Freira italiana assassinada na Somália. Quem tem a culpa?

A tentativa de apaziguamento de Bento XVI foi rejeitada por vários influentes quadrantes do mundo islâmico. Desde a Irmandade Muçulmana Egípcia, até aos ayatollahs do Irão, passando pelo Hamas que governa a Palestina autónoma, todos dizem que a declaração do Papa, deste domingo, não foi o pedido de desculpas que continuam a exigir. E a crise aberta com as palavras do Sumo Pontífice, no dia 12 de Setembro, numa universidade alemã, pode já ter feito a primeira vítima fatal.

Dois homens armados mataram uma feira italiana e seu guarda-costas na entrada de um hospital em Mogadiscio, capital da Somália. O país, situado no chifre da África, vive em estado de anarquia desde que senhoras da guerra destituíram um ditador em 1991. Recentemente, fundamentalistas islâmicos tomaram o controle da capital, impondo regras restritas à população.

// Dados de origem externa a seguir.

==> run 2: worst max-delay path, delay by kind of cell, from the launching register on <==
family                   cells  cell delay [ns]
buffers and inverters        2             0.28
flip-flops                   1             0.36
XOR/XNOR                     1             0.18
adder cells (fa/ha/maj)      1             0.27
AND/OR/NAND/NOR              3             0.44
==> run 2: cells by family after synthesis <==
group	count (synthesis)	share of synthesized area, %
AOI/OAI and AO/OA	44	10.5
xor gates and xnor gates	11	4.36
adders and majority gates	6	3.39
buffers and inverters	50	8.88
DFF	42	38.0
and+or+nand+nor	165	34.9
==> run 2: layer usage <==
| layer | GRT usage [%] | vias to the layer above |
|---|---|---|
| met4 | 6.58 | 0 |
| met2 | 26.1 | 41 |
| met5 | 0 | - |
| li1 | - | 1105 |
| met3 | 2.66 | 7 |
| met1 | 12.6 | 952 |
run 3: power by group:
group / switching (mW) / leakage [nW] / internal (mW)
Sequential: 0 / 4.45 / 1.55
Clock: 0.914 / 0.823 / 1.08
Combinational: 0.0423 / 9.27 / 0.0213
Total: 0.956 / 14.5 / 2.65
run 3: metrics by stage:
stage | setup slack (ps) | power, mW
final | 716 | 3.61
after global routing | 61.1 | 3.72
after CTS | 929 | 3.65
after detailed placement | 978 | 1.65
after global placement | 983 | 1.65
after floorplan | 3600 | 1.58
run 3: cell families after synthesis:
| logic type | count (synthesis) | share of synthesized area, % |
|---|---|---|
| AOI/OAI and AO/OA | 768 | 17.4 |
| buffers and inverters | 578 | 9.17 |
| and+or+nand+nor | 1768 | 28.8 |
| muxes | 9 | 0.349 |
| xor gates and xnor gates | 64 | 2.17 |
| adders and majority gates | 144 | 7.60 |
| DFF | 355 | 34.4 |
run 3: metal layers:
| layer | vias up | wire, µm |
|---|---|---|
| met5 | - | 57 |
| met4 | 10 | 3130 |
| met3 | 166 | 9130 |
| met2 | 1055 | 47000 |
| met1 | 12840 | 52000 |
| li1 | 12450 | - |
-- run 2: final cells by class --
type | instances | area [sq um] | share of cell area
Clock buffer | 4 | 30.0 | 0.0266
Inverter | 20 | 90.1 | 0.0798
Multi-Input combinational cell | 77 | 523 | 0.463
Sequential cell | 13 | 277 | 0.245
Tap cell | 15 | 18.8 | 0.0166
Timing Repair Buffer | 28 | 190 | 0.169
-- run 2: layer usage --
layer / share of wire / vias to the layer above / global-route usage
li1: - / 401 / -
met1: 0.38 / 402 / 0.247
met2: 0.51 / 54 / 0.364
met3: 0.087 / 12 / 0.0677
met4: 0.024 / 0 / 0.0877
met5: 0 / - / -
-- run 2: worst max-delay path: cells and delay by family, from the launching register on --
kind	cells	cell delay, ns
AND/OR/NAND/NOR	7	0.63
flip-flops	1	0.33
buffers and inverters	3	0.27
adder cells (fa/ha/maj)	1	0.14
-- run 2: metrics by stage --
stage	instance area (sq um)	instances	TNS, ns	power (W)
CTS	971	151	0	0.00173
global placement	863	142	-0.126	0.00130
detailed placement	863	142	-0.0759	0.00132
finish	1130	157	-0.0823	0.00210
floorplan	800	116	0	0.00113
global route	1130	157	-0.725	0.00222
File: config.mk
export PLATFORM = sky130hd
export DESIGN_NAME = i2c_tmr_regfile
export DESIGN_NICKNAME = d
export VERILOG_FILES = /design/src/rtl/i2c_tmr_pkg.sv /design/src/rtl/i2c_tmr_word.sv /design/src/rtl/i2c_link.sv /design/src/rtl/i2c_tmr_regfile.sv
export SDC_FILE = /design/constraint.sdc
export NUM_CORES = 1
export LEC_CHECK = 0
export BUFFER_PORTS_ARGS = -buffer_cell sky130_fd_sc_hd__buf_2
export CORE_ASPECT_RATIO = 1.2
export CORE_MARGIN = 8
export CORE_UTILIZATION = 49
export DETAILED_ROUTE_END_ITERATION = 7
export PLACE_DENSITY = 0.69
export SYNTH_ARGS = -nofsm -noshare
export SYNTH_HDL_FRONTEND = slang
export SYNTH_HIERARCHICAL = 1
export SYNTH_SLANG_ARGS = --single-unit
File: constraint.sdc
create_clock -name clk -period 5.6 [get_ports clk]
set_input_delay 0.28 -clock clk [delete_from_list [all_inputs] [get_ports clk]]
set_output_delay 0.28 -clock clk [all_outputs]
set_load 0.005 [all_outputs]
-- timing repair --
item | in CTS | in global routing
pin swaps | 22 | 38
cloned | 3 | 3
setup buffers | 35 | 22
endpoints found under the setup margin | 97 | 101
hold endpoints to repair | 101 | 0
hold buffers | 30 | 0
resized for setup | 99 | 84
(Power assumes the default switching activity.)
$ cat src/rtl/aud_tx_pkg.sv
package aud_tx_pkg;

  localparam int DEF_SLOTS  = 12;
  localparam int DEF_SLOT_W = 20;
  localparam int DEF_TAG_W  = 16;

  typedef enum logic {PH_TAG = 1'b0, PH_DATA = 1'b1} link_phase_e;

  // Width requests of zero or beyond the slot size select the full slot.
  function automatic int eff_width(input int req, input int slot_w);
    return (req == 0 || req > slot_w) ? slot_w : req;
  endfunction

endpackage

$ cat src/rtl/aud_tx_seq.sv
module aud_tx_seq #(
  parameter int FRAME_LEN = 256,
  parameter int TAG_W     = 16,
  parameter int CNT_W     = 16
) (
  input  logic             clk,
  input  logic             rst,
  input  logic             frm_valid,
  output logic             ready,
  output logic             start,
  output logic             load,
  output logic             sync,
  output logic [CNT_W-1:0] frame_cnt
);
  import aud_tx_pkg::*;

  localparam int POS_W = $clog2(FRAME_LEN);

  logic [POS_W-1:0] cnt;
  link_phase_e      phase_d;

  // cnt == 0: the coming edge opens a new frame
  assign start   = (cnt == '0);
  assign ready   = !rst && start;
  assign load    = ready && frm_valid;
  assign phase_d = (cnt < POS_W'(TAG_W)) ? PH_TAG : PH_DATA;

  always_ff @(posedge clk) begin
    if (rst) begin
      cnt       <= '0;
      sync      <= 1'b0;
      frame_cnt <= '0;
    end else begin
      cnt  <= (cnt == POS_W'(FRAME_LEN - 1)) ? '0 : cnt + 1'b1;
      sync <= (phase_d == PH_TAG);
      if (start) frame_cnt <= frame_cnt + 1'b1;
    end
  end

endmodule
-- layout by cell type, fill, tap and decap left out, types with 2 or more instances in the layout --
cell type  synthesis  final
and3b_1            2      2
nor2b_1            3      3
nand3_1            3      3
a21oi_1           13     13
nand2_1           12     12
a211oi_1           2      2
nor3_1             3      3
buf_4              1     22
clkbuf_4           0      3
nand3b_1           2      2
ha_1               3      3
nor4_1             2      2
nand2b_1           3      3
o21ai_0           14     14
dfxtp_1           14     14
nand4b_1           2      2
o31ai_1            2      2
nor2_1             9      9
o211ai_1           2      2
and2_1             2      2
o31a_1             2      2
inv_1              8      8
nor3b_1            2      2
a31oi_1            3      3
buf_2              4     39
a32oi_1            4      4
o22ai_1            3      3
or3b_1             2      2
==> src/rtl/pbus_engine.sv <==
module pbus_engine
  import pbus_pkg::*;
#(
  parameter int WORD_W = 32,
  parameter int LEN_W  = 18
) (
  input  logic              clk,
  input  logic              rst_n,
  input  logic [DIV_W-1:0]  cfg_div,
  input  logic [ACT_W-1:0]  cfg_act,
  input  logic [REST_W-1:0] cfg_rest,
  output logic              cfg_err,
  input  logic              start,
  input  logic              start_rd,
  input  logic              start_dc,
  input  logic              start_wide,
  input  logic [LEN_W-1:0]  start_len,
  output logic              busy,
  output logic              wr_drained,
  input  logic [WORD_W-1:0] tx_data,
  input  logic              tx_valid,
  output logic              tx_ready,
  output logic [WORD_W-1:0] rx_data,
  output logic              rx_valid,
  input  logic              rx_ready,
  output logic [15:0]       bus_dq_o,
  output logic              bus_dq_oe,
  input  logic [15:0]       bus_dq_i,
  output logic              bus_cs_n,
  output logic              bus_we_n,
  output logic              bus_re_n,
  output logic              bus_dc
);
  localparam int LANES8  = WORD_W / 8;
  localparam int LANES16 = WORD_W / 16;
  localparam int LANE_W  = $clog2(LANES8);

  xfer_cfg_t         cfg_q;
  logic [LEN_W-1:0]  left_q;
  logic [LANE_W-1:0] lane_q;
  logic              held_q;
  logic [WORD_W-1:0] word_q;
  logic [WORD_W-1:0] rx_word_q;
  logic [WORD_W-1:0] rx_next;

  logic tick, active, strobe, capture, done;
  logic go, start_ok, last_lane, last_beat, word_end;

  assign cfg_err   = (cfg_rest < REST_MIN_CODE);
  assign start_ok  = start && !busy && !rx_valid && !cfg_err;
  assign last_lane = cfg_q.wide ? (lane_q == LANE_W'(LANES16 - 1))
                                : (lane_q == LANE_W'(LANES8 - 1));
  assign last_beat = (left_q == '0);
  assign word_end  = last_lane || last_beat;
  assign go        = busy && !active && (cfg_q.rd ? !rx_valid : held_q);

  assign tx_ready   = busy && !cfg_q.rd && !held_q;
  assign wr_drained = !(busy && !cfg_q.rd);
  assign bus_cs_n   = !busy;
  assign bus_we_n   = !(strobe && !cfg_q.rd);
  assign bus_re_n   = !(strobe && cfg_q.rd);
  assign bus_dc     = cfg_q.dc;
  assign bus_dq_oe  = busy && !cfg_q.rd;
  assign rx_data    = rx_word_q;

  pbus_tick_div #(.DIV_W(DIV_W)) u_tick (
    .clk(clk), .rst_n(rst_n), .run(active), .div(cfg_q.div), .tick(tick)
  );

  pbus_beat_seq #(.ACT_W(ACT_W), .REST_W(REST_W)) u_seq (
    .clk(clk), .rst_n(rst_n), .go(go), .tick(tick),
    .act(cfg_q.act), .rest(cfg_q.rest),
    .active(active), .strobe(strobe), .capture(capture), .done(done)
  );

  pbus_lane_mux #(.WORD_W(WORD_W), .LANE_W(LANE_W)) u_lanes (
    .tx_word(word_q), .lane(lane_q), .wide(cfg_q.wide), .dq(bus_dq_o),
    .rx_word(rx_word_q), .din(bus_dq_i), .rx_next(rx_next)
  );

  always_ff @(posedge clk or negedge rst_n) begin
    if (!rst_n) begin
      busy      <= 1'b0;
      cfg_q     <= '{div: '0, act: '0, rest: REST_MIN_CODE,
                     wide: 1'b0, rd: 1'b0, dc: 1'b1};
      left_q    <= '0;
      lane_q    <= '0;
      held_q    <= 1'b0;
      word_q    <= '0;
      rx_word_q <= '0;
      rx_valid  <= 1'b0;
    end else begin
      if (rx_valid && rx_ready) rx_valid <= 1'b0;
      if (tx_valid && tx_ready) begin
        word_q <= tx_data;
        held_q <= 1'b1;
      end
      if (start_ok) begin
        busy   <= 1'b1;
        cfg_q  <= '{div: cfg_div, act: cfg_act, rest: cfg_rest,
                    wide: start_wide, rd: start_rd, dc: start_dc};
        left_q <= start_len;
        lane_q <= '0;
        held_q <= 1'b0;
      end
      if (capture && cfg_q.rd) rx_word_q <= rx_next;
      if (done) begin
        lane_q <= word_end ? '0 : lane_q + 1'b1;
        if (word_end && !cfg_q.rd) held_q   <= 1'b0;
        if (word_end &&  cfg_q.rd) rx_valid <= 1'b1;
        if (last_beat) busy   <= 1'b0;
        else           left_q <= left_q - 1'b1;
      end
    end
  end

  // any strobe lies inside the chip-select frame
  p_cs_frames_r6: assert property (@(posedge clk) disable iff (!rst_n)
    (!bus_we_n || !bus_re_n) |-> !bus_cs_n);
  // read and write strobes exclusive
  p_one_strobe_r6: assert property (@(posedge clk) disable iff (!rst_n)
    !(!bus_we_n && !bus_re_n));
  // a waiting read word is held unchanged
  p_rx_hold_r9: assert property (@(posedge clk) disable iff (!rst_n)
    (rx_valid && !rx_ready) |=> (rx_valid && $stable(rx_data)));
  // a start with short recovery is refused
  p_bad_cfg_r3: assert property (@(posedge clk) disable iff (!rst_n)
    (start && !busy && cfg_rest < REST_MIN_CODE) |=> !busy);
  // no write strobe while waiting for a word
  p_stall_idle_r10: assert property (@(posedge clk) disable iff (!rst_n)
    tx_ready |-> bus_we_n);
  // outstanding writes only inside a frame
  p_drain_frame_r11: assert property (@(posedge clk) disable iff (!rst_n)
    !wr_drained |-> !bus_cs_n);
endmodule
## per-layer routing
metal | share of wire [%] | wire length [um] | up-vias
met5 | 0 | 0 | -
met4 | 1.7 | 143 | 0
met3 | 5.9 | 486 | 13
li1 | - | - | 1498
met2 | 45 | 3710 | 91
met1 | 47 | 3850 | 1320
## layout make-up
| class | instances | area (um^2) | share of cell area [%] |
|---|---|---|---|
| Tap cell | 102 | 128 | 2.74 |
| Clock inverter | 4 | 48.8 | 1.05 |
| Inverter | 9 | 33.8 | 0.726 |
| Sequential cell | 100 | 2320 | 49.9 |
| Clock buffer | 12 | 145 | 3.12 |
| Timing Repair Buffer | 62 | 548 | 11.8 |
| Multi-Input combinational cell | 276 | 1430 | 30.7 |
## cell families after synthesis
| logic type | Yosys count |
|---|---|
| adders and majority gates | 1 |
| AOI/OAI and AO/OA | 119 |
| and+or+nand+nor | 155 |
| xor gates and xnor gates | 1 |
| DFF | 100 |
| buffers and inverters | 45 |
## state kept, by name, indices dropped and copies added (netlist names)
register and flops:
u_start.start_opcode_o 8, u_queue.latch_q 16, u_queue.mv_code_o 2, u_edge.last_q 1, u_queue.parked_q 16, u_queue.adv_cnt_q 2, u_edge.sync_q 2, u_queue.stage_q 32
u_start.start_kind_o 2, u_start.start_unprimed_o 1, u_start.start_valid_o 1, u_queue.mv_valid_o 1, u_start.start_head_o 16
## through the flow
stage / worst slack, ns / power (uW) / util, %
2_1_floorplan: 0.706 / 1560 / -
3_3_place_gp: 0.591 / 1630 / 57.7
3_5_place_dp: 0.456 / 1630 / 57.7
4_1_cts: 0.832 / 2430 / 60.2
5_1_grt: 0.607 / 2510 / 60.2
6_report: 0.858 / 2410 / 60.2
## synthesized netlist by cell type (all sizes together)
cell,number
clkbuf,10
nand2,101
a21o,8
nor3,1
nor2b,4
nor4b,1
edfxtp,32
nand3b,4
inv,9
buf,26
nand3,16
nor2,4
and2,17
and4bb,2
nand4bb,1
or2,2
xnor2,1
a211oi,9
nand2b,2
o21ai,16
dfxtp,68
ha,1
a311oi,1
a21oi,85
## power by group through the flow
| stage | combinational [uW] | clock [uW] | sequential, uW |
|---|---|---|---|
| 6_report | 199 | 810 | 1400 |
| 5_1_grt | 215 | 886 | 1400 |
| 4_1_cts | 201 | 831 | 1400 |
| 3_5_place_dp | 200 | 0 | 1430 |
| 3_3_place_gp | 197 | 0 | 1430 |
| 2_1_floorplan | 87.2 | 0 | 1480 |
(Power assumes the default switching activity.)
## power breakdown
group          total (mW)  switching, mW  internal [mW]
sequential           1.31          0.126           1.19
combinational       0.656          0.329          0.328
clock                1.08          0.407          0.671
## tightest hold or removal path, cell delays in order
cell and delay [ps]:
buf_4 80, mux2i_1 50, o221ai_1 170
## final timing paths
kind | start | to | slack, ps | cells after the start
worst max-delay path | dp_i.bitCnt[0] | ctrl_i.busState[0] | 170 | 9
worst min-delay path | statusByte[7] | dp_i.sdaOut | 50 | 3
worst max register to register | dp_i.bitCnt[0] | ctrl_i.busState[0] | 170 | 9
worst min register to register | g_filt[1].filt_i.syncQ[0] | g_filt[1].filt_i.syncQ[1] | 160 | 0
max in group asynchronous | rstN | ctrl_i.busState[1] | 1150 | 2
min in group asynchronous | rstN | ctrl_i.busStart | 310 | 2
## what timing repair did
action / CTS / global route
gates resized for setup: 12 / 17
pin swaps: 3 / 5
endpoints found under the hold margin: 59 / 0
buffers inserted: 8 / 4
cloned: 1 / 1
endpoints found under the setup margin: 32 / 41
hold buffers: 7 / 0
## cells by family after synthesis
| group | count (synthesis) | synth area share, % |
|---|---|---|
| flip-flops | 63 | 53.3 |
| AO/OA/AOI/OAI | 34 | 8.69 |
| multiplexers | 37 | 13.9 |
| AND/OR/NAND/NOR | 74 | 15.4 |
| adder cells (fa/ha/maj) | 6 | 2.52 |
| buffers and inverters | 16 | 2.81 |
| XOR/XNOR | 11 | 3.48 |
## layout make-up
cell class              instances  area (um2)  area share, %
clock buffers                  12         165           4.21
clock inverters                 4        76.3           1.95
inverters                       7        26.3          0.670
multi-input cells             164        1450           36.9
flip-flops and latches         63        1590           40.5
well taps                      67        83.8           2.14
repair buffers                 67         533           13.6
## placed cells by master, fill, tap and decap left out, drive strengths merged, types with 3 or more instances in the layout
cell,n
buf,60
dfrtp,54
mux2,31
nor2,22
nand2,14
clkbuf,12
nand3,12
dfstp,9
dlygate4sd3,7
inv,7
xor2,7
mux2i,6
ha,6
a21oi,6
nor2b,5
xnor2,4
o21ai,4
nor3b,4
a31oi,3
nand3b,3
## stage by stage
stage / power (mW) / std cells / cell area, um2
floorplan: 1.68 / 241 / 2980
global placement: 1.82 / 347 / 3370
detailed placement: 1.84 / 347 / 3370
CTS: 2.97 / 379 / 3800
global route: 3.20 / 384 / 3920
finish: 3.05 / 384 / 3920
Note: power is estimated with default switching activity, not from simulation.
==> config.mk <==
export PLATFORM = sky130hd
export DESIGN_NAME = wr_hold_ext
export DESIGN_NICKNAME = d
export VERILOG_FILES = /design/src/rtl/wr_hold_ext.sv
export SDC_FILE = /design/constraint.sdc
export NUM_CORES = 1
export LEC_CHECK = 0
export BUFFER_PORTS_ARGS = -buffer_cell sky130_fd_sc_hd__buf_2
export CAP_MARGIN = 30
export CORE_AREA = 2 2 39 41
export DETAILED_ROUTE_END_ITERATION = 10
export DIE_AREA = 0 0 41 43
export PLACE_DENSITY = 0.62
export RECOVER_POWER = 50
export SLEW_MARGIN = 20
export SYNTH_ARGS = -nofsm -noshare
export SYNTH_HDL_FRONTEND = slang
export SYNTH_SLANG_ARGS = --single-unit
==> constraint.sdc <==
create_clock -name clk -period 1.64 [get_ports clk]
set_clock_uncertainty 0.05 [all_clocks]
set_input_delay 0.328 -clock clk [delete_from_list [all_inputs] [get_ports clk]]
set_output_delay 0.328 -clock clk [all_outputs]
set_load 0.01 [all_outputs]
==> src/rtl/wr_hold_ext.sv <==
module wr_hold_ext #(
  parameter int WAIT_CLKS     = 3,
  parameter int RECOVERY_CLKS = 4
) (
  input  logic clk,
  input  logic rst_n,
  input  logic cpu_wr_n,
  input  logic per_sel,
  output logic wait_req,
  output logic per_wr_n
);
  localparam int CW = (WAIT_CLKS > 1) ? $clog2(WAIT_CLKS) : 1;
  localparam int RW = (RECOVERY_CLKS > 1) ? $clog2(RECOVERY_CLKS) : 1;

  typedef enum logic [1:0] {IDLE, STROBE, HOLD, RECOVER} st_t;
  st_t st;
  logic [CW-1:0] wcnt;
  logic [RW-1:0] rcnt;

  wire start  = !cpu_wr_n && per_sel;
  wire gap_ok = (rcnt == '0);

  always_ff @(posedge clk) begin
    if (!rst_n) begin
      st       <= IDLE;
      wait_req <= 1'b0;
      per_wr_n <= 1'b1;
      wcnt     <= '0;
      rcnt     <= '0;
    end else begin
      if (st != STROBE && !gap_ok) rcnt <= rcnt - 1'b1;
      case (st)
        IDLE: if (start) begin
          wait_req <= 1'b1;
          if (gap_ok) begin
            per_wr_n <= 1'b0;
            wcnt     <= CW'(WAIT_CLKS - 1);
            st       <= STROBE;
          end else begin
            st <= RECOVER;
          end
        end
        RECOVER: if (gap_ok) begin
          per_wr_n <= 1'b0;
          wcnt     <= CW'(WAIT_CLKS - 1);
          st       <= STROBE;
        end
        STROBE: if (wcnt == '0) begin
          per_wr_n <= 1'b1;
          wait_req <= 1'b0;
          rcnt     <= RW'(RECOVERY_CLKS - 1);
          st       <= HOLD;
        end else begin
          wcnt <= wcnt - 1'b1;
        end
        HOLD: if (cpu_wr_n) st <= IDLE;
        default: st <= IDLE;
      endcase
    end
  end

  p_reset_levels_r1: assert property (@(posedge clk)
    !rst_n |=> (per_wr_n && !wait_req));

  p_wait_on_select_r2: assert property (@(posedge clk) disable iff (!rst_n)
    (st == IDLE && start) |=> wait_req);

  p_strobe_in_wait_r3: assert property (@(posedge clk) disable iff (!rst_n)
    !per_wr_n |-> wait_req);

  p_end_together_r4: assert property (@(posedge clk) disable iff (!rst_n)
    $rose(per_wr_n) |-> $fell(wait_req));

  p_recover_high_r6: assert property (@(posedge clk) disable iff (!rst_n)
    (st == RECOVER) |-> (per_wr_n && wait_req));

  p_unselected_quiet_r7: assert property (@(posedge clk) disable iff (!rst_n)
    (st == IDLE && !per_sel) |=> (per_wr_n && !wait_req));

  p_hold_until_high_r8: assert property (@(posedge clk) disable iff (!rst_n)
    (st == HOLD && !cpu_wr_n) |=> (st == HOLD && per_wr_n));
endmodule

==> flow_summary.ini, run 1 <==
[run_status]
status = complete, no violations

[clock_tree]
numCtsBuffers = 3
cts_root_buf = clkbuf_4
clk_latency_ns = 0.25
hold_buffers = 0
cts_tree = done
ctsHtreeMaxLevel = 1
cts_buffer_depth = 2
path_clk_slew_ns = 0.06
clock-sinks = 8

[yosys]
yosysWarnings = 0
synth.avg_cell_area_um2 = 9.285
synthTopCellsByCount = 8 x dfxtp_1, 8 x inv_1, 7 x ha_1
synthCells = 57
ys_ff_latch = 8
yosysTopAreaCell = dfxtp_1
synth_edf_count = 0
netlist_area_um2 = 529.3
ys_seq_area_frac = 0.3026
synth.distinct_cells = 25
synth_nets = 68
yosys-top-cells-area = dfxtp_1 30%, ha_1 17%, inv_1 5.7%, a2111oi_4 5.2%, a21oi_1 4.7%
synth_flop_cell = dfxtp_1
synthArstFlopShare = 0
synth_top_area_frac = 0.3026

[placed_design]
hpwlAfterDp_um = 741.3
preCtsSetupSlack_ns = 0.03270
io_buffer_count = 5
gp_congestion = 0.7560

[setup_path]
critPathKind = reg -> reg
cp-start-kind = flop
required_ns = 1.75
path_max_fanout = 4
cp.arrival_ns = 1.69
worst_setup_path_end_kind = flop

[floorplan]
rows = 14
start_util = 0.3825
die-height_um = 43
boundaryPins = 6
dieWidth_um = 41
design.core.area_um2 = 1384
die_area_um2 = 1763

[global_routing]
grt_first_pass_wirelength_um = 1745
grt_pass1_vias = 414
grt-ovfl-total = 0
antenna_found_initial = 0
gr-usage-all-layers = 0.1431
grt_max_degree = 8

[cells_and_area]
area_growth_pct = 30.50
final_core_util = 0.4991
drive_above_1_share = 0.4028
diodes = 0
fin_nets = 85

[route]
drtPass1Iterations = 6
drcViolationCount = 0
wirelength_um = 1131
dr_total_vias = 468
ant_nets = 0
wl_per_cell_um = 12.85
via_per_inst = 5.318
drt-initial-drc-count = 2

[timing]
fmax_ghz = 0.6329
worst_slack_ns = 0.05996
fin_crit_sh = 0.9634
max_slew_margin = 0.7419
finalSetupTns_ns = 0
worst_slew_pin_slew_ns = 0.3872
setup_violations = 0
slew_violations = 0
finalHoldViolCount = 0
min_period_ns = 1.580

[power]
p_per_area_nw_per_um2 = 1767
p_leak_nw = 0.2841
power_mw = 1.220
max-vdd-ir-drop_v = 0.0008077

[flow_run]
drv_cap = 0

[hold_path]
min_path_type = in -> reg
## final timing paths
path	start	slack, ns	cells past startpoint	end
max reg2reg	st[0]$_SDFFE_PN0P_	0.06	6	st[1]$_SDFFE_PN0P_
min reg2reg	wcnt[1]$_SDFFE_PN0P_	0.45	1	wcnt[1]$_SDFFE_PN0P_
min	rst_n	0.27	2	per_wr_n$_SDFFE_PN1P_
max	st[0]$_SDFFE_PN0P_	0.06	6	st[1]$_SDFFE_PN0P_
## power by group
part | internal, mW | leakage (nW) | switching, mW
clock network | 0.0839 | 0.0138 | 0.0684
registers | 0.272 | 0.0671 | 0.0487
logic | 0.366 | 0.203 | 0.381
total | 0.722 | 0.284 | 0.498
## routing by layer
| metal | vias up | GRT usage | wire length, um |
|---|---|---|---|
| met5 | - | 0 | 0 |
| li1 | 236 | - | - |
| met4 | 0 | 0.06000 | 38 |
| met3 | 6 | 0.03141 | 43 |
| met2 | 9 | 0.2156 | 565 |
| met1 | 217 | 0.1889 | 483 |
## sequential cells by signal, indices dropped and copies added (netlist names)
name / cells
st: 2
wcnt: 2
wait_req: 1
per_wr_n: 1
rcnt: 2
## layout make-up
| type | count | area [um^2] |
|---|---|---|
| fillers | 123 | 693.2 |
| flip-flops and latches | 8 | 165.2 |
| well taps | 16 | 20.02 |
| repair buffers | 13 | 82.58 |
| clock buffers | 3 | 22.52 |
| multi-input cells | 40 | 370.4 |
| inverters | 8 | 30.03 |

Irmã Leonella foi baleada quatro vezes nas costas quando entrava em hospital para mulheres e crianças onde trabalhava, situado na violenta região norte de Mogadiscio. O guarda-costas teve morte imediata. A irmã Leonella ainda sobreviveu até ao bloco operatório com ferimentos no peito, estômago e costas. O corpo de Leonella será enviado a Nairobi, no Quênia, antes de seguir para a Itália, comunicou A Tarde On Line.

A freira falava somaliano fluentemente e tinha 65 anos. Ela trabalhava no hospital desde 2002, segundo funcionários do hospital, que quiseram permanecer anônimos, com medo de represálias. Como muitos estrangeiros, a freira costuma viajar pela Somália com um guarda-costas.

Uma pessoa foi presa, e buscas estavam sendo realizadas para encontrar um segundo homem, informou o chefe da segurança da milícia islâmica que controla a cidade, Yusuf Mohamed Siad.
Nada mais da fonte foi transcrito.